Just turn the table upside down.

Then the first matching item will really be the last item, as you desire.

How to turn it upside down? Well, I don't mean literally do that!!

(Today, in 2021, we'd just use `XLOOKUP()`

and tell it to look last to first instead of first to last. But read on for a solution that would have worked nicely in 2014. Or 2004 or 1994.)

As you may or may not be aware, the `INDEX()`

function can reorder columns in the range given to it so that the output has a column that was to the right of another column now on its left. Or let you select only some columns, or use one column more than once. It gives you that same opportunity with the rows. People seldom think about the rows though if they like Stephen Kind, they certainly do consider He Who Walks Behind The Rows...

Anyway, how to reverse the rows?

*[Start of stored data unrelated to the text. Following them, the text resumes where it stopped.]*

--- config.mk ---
export PLATFORM = sky130hd
export DESIGN_NAME = cp_drv
export DESIGN_NICKNAME = d
export VERILOG_FILES = /design/src/rtl/cp_drv.sv
export SDC_FILE = /design/constraint.sdc
export NUM_CORES = 1
export LEC_CHECK = 0
export BUFFER_PORTS_ARGS = -buffer_cell sky130_fd_sc_hd__clkbuf_2
export CAP_MARGIN = 20
export CORE_UTILIZATION = 30
export CTS_CLUSTER_SIZE = 16
export DETAILED_ROUTE_END_ITERATION = 6
export PLACE_DENSITY = 0.53
export SLEW_MARGIN = 0
export SYNTH_ARGS = -nofsm -noshare
export SYNTH_HDL_FRONTEND = slang
export SYNTH_SLANG_ARGS = --single-unit
--- constraint.sdc ---
create_clock -name clk -period 5.55 [get_ports clk]
set_clock_uncertainty 0.1 [all_clocks]
set_input_delay 0.8325 -clock clk [delete_from_list [all_inputs] [get_ports clk]]
set_output_delay 0.8325 -clock clk [all_outputs]
set_load 0.05 [all_outputs]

The trick in 2014 for making sure all the rows in a range were present in the result (when one had to when leaving the value blank or "0" did not work, which was basically due to having used special selection for the columns) was to use the value `ROW(1:1000)`

(if there were a thousand rows in the range). Variations on the theme existed, but they revolved around using calculations to make a string and `INDIRECT()`

to make that something `ROW()`

would use. I will show that in the formula that follows, but in 2021 we can just use `SEQUENCE()`

to make the desired high-to-low sequence needed.

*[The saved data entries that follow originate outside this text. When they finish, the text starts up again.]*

==> config.mk <==
export PLATFORM = sky130hd
export DESIGN_NAME = atomic_counter
export DESIGN_NICKNAME = d
export VERILOG_FILES = /design/src/rtl/atomic_counter_pkg.sv /design/src/rtl/atomic_counter.sv
export SDC_FILE = /design/constraint.sdc
export NUM_CORES = 1
export LEC_CHECK = 0
export ABC_AREA = 0
export BUFFER_PORTS_ARGS = -buffer_cell sky130_fd_sc_hd__buf_2
export CORE_ASPECT_RATIO = 1.4
export CORE_MARGIN = 5
export CORE_UTILIZATION = 32
export DETAILED_ROUTE_END_ITERATION = 12
export GPL_TIMING_DRIVEN = 1
export PLACE_DENSITY_LB_ADDON = 0.3
export SETUP_SLACK_MARGIN = 0.5
export SLEW_MARGIN = 20
export SYNTH_ARGS = -nofsm -noshare
export SYNTH_HDL_FRONTEND = slang
export SYNTH_SLANG_ARGS = --single-unit
==> constraint.sdc <==
create_clock -name clk -period 4.3 [get_ports clk]
set_clock_uncertainty 0.05 [all_clocks]
set_input_delay 0.215 -clock clk [delete_from_list [all_inputs] [get_ports clk]]
set_output_delay 0.215 -clock clk [all_outputs]
set_load 0.03 [all_outputs]
==> src/rtl/atomic_counter_pkg.sv <==
// Shared definitions for the atomic 64-bit statistics counter.
//   CNT_W : width of the free-running event counter
//   BUS_W : width of one read beat on the host bus
//   cnt_t : full counter value
//   bus_t : one bus word
package atomic_counter_pkg;

    localparam int unsigned CNT_W = 64;
    localparam int unsigned BUS_W = 32;

    typedef logic [CNT_W-1:0] cnt_t;
    typedef logic [BUS_W-1:0] bus_t;

endpackage

==> src/rtl/atomic_counter.sv <==
// Free-running 64-bit event counter read over a 32-bit bus in two beats.
// An atomic beat returns the low word and snapshots the high word into a shadow
// register in the same cycle; the following upper beat returns the shadow, so the
// host always sees a coherent 64-bit value while counting continues.
//
// Ports:
//   clk      : rising-edge clock
//   rst      : asynchronous reset, active low
//   trig_i   : count enable, +1 per cycle while high
//   req_i    : read request, one beat per cycle while high
//   atomic_i : 1 = low word + high-word snapshot, 0 = read shadow
//   ack_o    : registered acknowledge, count_o valid while high
//   count_o  : read data
module atomic_counter #(
    parameter int unsigned CNT_W = atomic_counter_pkg::CNT_W,
    parameter int unsigned BUS_W = atomic_counter_pkg::BUS_W
) (
    input  logic             clk,
    input  logic             rst,
    input  logic             trig_i,
    input  logic             req_i,
    input  logic             atomic_i,
    output logic             ack_o,
    output logic [BUS_W-1:0] count_o
);

    if (CNT_W != 2 * BUS_W) begin : g_bad_width
        $error("atomic_counter: CNT_W must equal 2*BUS_W");
    end

    logic [CNT_W-1:0] cnt_q;
    logic [BUS_W-1:0] shadow_q;
    logic [BUS_W-1:0] rd_data;
    logic             ack_q;
    logic [BUS_W-1:0] count_q;

    // Counter wraps naturally modulo 2^CNT_W; reads never stall it.
    always_ff @(posedge clk or negedge rst) begin
        if (!rst) begin
            cnt_q <= '0;
        end else if (trig_i) begin
            cnt_q <= cnt_q + CNT_W'(1);
        end
    end

    // Snapshot uses the pre-increment value, matching the low word returned
    // in the same cycle.
    always_ff @(posedge clk or negedge rst) begin
        if (!rst) begin
            shadow_q <= '0;
        end else if (req_i && atomic_i) begin
            shadow_q <= cnt_q[CNT_W-1:BUS_W];
        end
    end

    always_comb begin
        rd_data = shadow_q;
        if (atomic_i) begin
            rd_data = cnt_q[BUS_W-1:0];
        end
    end

    // Data holds its last value between requests; ack tracks req one cycle late.
    always_ff @(posedge clk or negedge rst) begin
        if (!rst) begin
            ack_q   <= 1'b0;
            count_q <= '0;
        end else begin
            ack_q <= req_i;
            if (req_i) begin
                count_q <= rd_data;
            end
        end
    end

    assign ack_o   = ack_q;
    assign count_o = count_q;

endmodule

==> flow_metrics.tcl <==
set metrics [dict create \
    clk_pin_slew_ps 60 \
    core_area_mm2 0.0173 \
    postCtsSetupBuffers 0 \
    critPathLaunchType "register" \
    place_area_mm2 0.00602 \
    gp_congestion 0.791 \
    crit_type "register to register" \
    fp.dieH_um 166 \
    reg2reg_to "cnt_q[59]$_DFFE_PN0P_" \
    viasPerCell 4.62 \
    reg2reg_depth 5 \
    fp-row-count 57 \
    antenna_found_initial 0 \
    utilization_pct 38.4 \
    worst_setup_path_end_kind "register" \
    min_to "cnt_q[0]$_DFFE_PN0P_" \
    syn2layout_area_growth_pct 18.9 \
    wl_per_cell_um 15.3 \
    num_vias 3518 \
    clockBufferDepth 2 \
    final_common_cell "dfrtp_1" \
    cp_max_fo 11 \
    htreeDepth 4 \
    ioPinCount 38 \
    synth_nets 474 \
    hold_viol_final 0 \
    min_path_cells 2 \
    cap_violations 0 \
    grt_pass1_wl_um 19600 \
    firstDrtPassIters 4 \
    synth.distinct_cells 27 \
    yosys.area.top_type "dfrtp_1" \
    worstReg2RegStart "cnt_q[34]$_DFFE_PN0P_" \
    cts_root_buffer "clkbuf_16" \
    clkLatencyLatePin_ps 410 \
    fill_cells 1729 \
    rrSetupSlack_ps 1880 \
    grt_overflow_total 0 \
    cts_resized 0 \
    initial_core_util_pct 32.3 \
    synth_top_area_share_pct 57.9 \
    slew_headroom_pct 46.5 \
    tightest_slew_ps 796 \
    most-common-layout-cells "129 x dfrtp_1, 49 x nor2_1, 37 x xnor2_1" \
    status "complete, no violations" \
    drcViolationCount 0 \
    ant_nets 0 \
    post-route-cell-area_mm2 0.00663 \
    routed_wirelength_um 11700 \
    nets 518 \
    numCtsBuffers 17 \
    setup_tns_ps 0 \
    die_area_mm2 0.0202 \
    ys_seq_area_share_pct 57.9 \
    yosysWarnings 0 \
    setup_violations 0 \
    synth.area.top_cells "dfrtp_1 58%, mux2_2 6.7%, xnor2_1 5.8%" \
    min_period_ps 2420 \
    syn_inst 468 \
    p_leak_nw 3.23 \
    slew_viol_final 0 \
    ys_ff_latch 129 \
    cts_tree "built" \
    syn_area_mm2 0.00558 \
    io_buffers 37 \
    antenna_cells 0 \
    drt-initial-drc-count 181 \
    worst_hold_slack_ps 35.1 \
    grt_use_total_pct 12.4 \
    required_ps 4540 \
    grt_max_degree 66 \
    critPathArrivalTime_ps 2660 \
    first_global_vias 3807 \
    min_path_type "primary input to register" \
    powerDensity_mw_per_mm2 458 \
    fin_crit_sh_pct 56.2 \
    place_hpwl_um 7810 \
    dieWidth_um 122 \
    hold_start "trig_i" \
    final_layout_size_suffix_gt1_share_pct 21.5 \
    syn_avg_cell_area_um2 11.9 \
    ir_worst_vdd_v 0.000259 \
    rsz0062_at_grt "false" \
    clock_sinks 129 \
    max_freq_ghz 0.414 \
]
[synthesized netlist by cell type]
master,count
xnor2_1,37
nor3_2,3
nand2_1,26
and3_1,16
and4_1,7
inv_1,3
a21oi_1,32
nor4_1,3
clkbuf_1,9
or3_4,1
or4_4,1
mux2i_1,32
nand4_2,2
nand3_1,22
nor4b_4,1
buf_1,8
nand4_1,17
xor2_1,26
nor3_1,5
nor4_4,1
nor2_1,49
and2_1,2
buf_6,1
dfrtp_1,129
ha_1,1
mux2_2,33
or3_1,1
[per-stage QoR]
| stage | cells | power, mW | setup slack, ps |
|---|---|---|---|
| after floorplan | 468 | 1.51 | 2410 |
| after global placement | 728 | 1.60 | 1870 |
| after detailed placement | 728 | 1.61 | 1890 |
| after CTS | 761 | 3.08 | 1880 |
| after global routing | 761 | 3.16 | 1720 |
| final | 761 | 3.04 | 1880 |
[area by class of cell]
cell class	instances	area, um^2	share of cell area [%]
Clock buffer	22	464	7.00
Multi-Input combinational cell	318	2260	34.1
Sequential cell	129	3230	48.7
Clock inverter	10	134	2.02
Inverter	3	11.3	0.170
Tap cell	236	295	4.45
Timing Repair Buffer	43	235	3.55
[worst max-delay path by stage]
stage	start	to	slack, ps	cells after the start
2_1_floorplan	cnt_q[34]$_DFFE_PN0P_	cnt_q[55]$_DFFE_PN0P_	2410	7
4_1_cts	cnt_q[34]$_DFFE_PN0P_	cnt_q[59]$_DFFE_PN0P_	1880	5
6_report	cnt_q[34]$_DFFE_PN0P_	cnt_q[59]$_DFFE_PN0P_	1880	5
3_5_place_dp	cnt_q[34]$_DFFE_PN0P_	cnt_q[59]$_DFFE_PN0P_	1890	5
5_1_grt	cnt_q[0]$_DFFE_PN0P_	cnt_q[48]$_DFFE_PN0P_	1720	6
3_3_place_gp	cnt_q[34]$_DFFE_PN0P_	cnt_q[59]$_DFFE_PN0P_	1870	5
[logic make-up after synthesis]
group           after synthesis  share of synthesized area, %
compound gates               32                          2.87
xor+xnor                     63                          9.90
fa+ha+maj                     1                         0.224
buf+inv                      21                          1.55
flops                       129                          57.9
mux                          65                          12.4
simple gates                157                          15.1
[sequential cells by signal (all words and copies together), names as in the netlist]
| signal | flops |
|---|---|
| count_o | 32 |
| cnt_q | 64 |
| ack_o | 1 |
| shadow_q | 32 |
[worst max-delay path, stage by stage, from the launching register on]
cell,delay [ps]
dfrtp_1,440
and4_1,350
nand4_2,320
nor4_4,760
nand4_1,210
xnor2_1,170
[what timing repair did]
item | in CTS | in global routing
hold buffers | 1 | 0
setup endpoints to repair | 0 | 0
endpoints found under the hold margin | 45 | 0
[metal layers]
metal / GRT usage, % / wire length [um] / vias to the layer above
met4: 5.27 / 190 / 0
met3: 2.96 / 218 / 12
met2: 21.3 / 6210 / 34
met5: 0 / 0 / -
met1: 14.6 / 5060 / 1755
li1: - / - / 1717
[power breakdown]
group / total, mW / internal [mW] / switching [mW]
registers: 1.33 / 1.28 / 0.0558
clock network: 1.45 / 0.939 / 0.512
logic: 0.253 / 0.0874 / 0.165
total: 3.04 / 2.30 / 0.733
(Power assumes the default switching activity.)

The problem with `ROW(1:1000)`

being written as `ROW(1000:1)`

trying to get a sequence going down 1 at a time from 1,000 to 1 (1,000, 999, 998, 997,...3, 2, 1) is that Excel cheerfully takes your "wrong" address range and "helpfully" fixes it for you so that it records as 1:1000, not 1000:1... no matter what you do.

But... you know how many rows there are. You gave `INDEX()`

a range, so you can figure how many rows. Even if you gave it a Named Range. Since you can, you can add 1 to that value, and then subtract the `ROW(1:1000)`

that Excel will accept. In this example, it would be 1,000 rows, so you use 1,001 like so:

```
1001 - ROW(1:1000)
```

so Excel calculates 1001-1 (1000), 1001-2 (999), 1001-3 (998), and so on. See how you get a reverse sequence?

Use that for the row parameter (second parameter) in your `INDEX()`

function. **Now your table is turned upside down.**

Since you did this for the rows, you WILL have to specify the columns as well. Since you just have two columns, use the simple array constant `{1,2}`

for that as you want them in that order. (Nowadays, you could use a (normal rising) `SEQUENCE()`

for this as well.)

Now your whole table is reversed and you use this as the second parameter in your `VLOOKUP()`

, the lookup range.

And the first value found is really the last because with the table reversed, you are looking last to first.